**Work to be completed:** Would you please transcribe the records below from the line with "pin swaps: 90 / 137" through their final line, exactly and with no other lines?

**Input data:**
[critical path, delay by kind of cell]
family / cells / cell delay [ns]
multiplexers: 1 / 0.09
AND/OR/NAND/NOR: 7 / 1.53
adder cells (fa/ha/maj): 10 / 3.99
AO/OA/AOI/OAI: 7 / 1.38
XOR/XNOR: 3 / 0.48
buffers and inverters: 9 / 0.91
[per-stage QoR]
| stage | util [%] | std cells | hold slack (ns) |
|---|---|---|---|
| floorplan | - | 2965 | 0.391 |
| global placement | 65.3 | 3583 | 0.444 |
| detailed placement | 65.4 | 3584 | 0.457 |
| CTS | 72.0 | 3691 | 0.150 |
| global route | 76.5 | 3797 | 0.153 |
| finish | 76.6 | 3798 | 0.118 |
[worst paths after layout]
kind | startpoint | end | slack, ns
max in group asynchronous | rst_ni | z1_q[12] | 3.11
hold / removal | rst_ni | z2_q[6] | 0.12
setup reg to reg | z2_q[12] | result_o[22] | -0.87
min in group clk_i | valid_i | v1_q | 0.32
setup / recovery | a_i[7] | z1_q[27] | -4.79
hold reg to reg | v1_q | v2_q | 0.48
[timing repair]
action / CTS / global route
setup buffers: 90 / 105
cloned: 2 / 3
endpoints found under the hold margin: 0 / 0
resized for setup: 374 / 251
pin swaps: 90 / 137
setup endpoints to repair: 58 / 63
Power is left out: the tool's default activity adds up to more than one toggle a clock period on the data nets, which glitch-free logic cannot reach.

**Task solution:**
pin swaps: 90 / 137
setup endpoints to repair: 58 / 63
Power is left out: the tool's default activity adds up to more than one toggle a clock period on the data nets, which glitch-free logic cannot reach.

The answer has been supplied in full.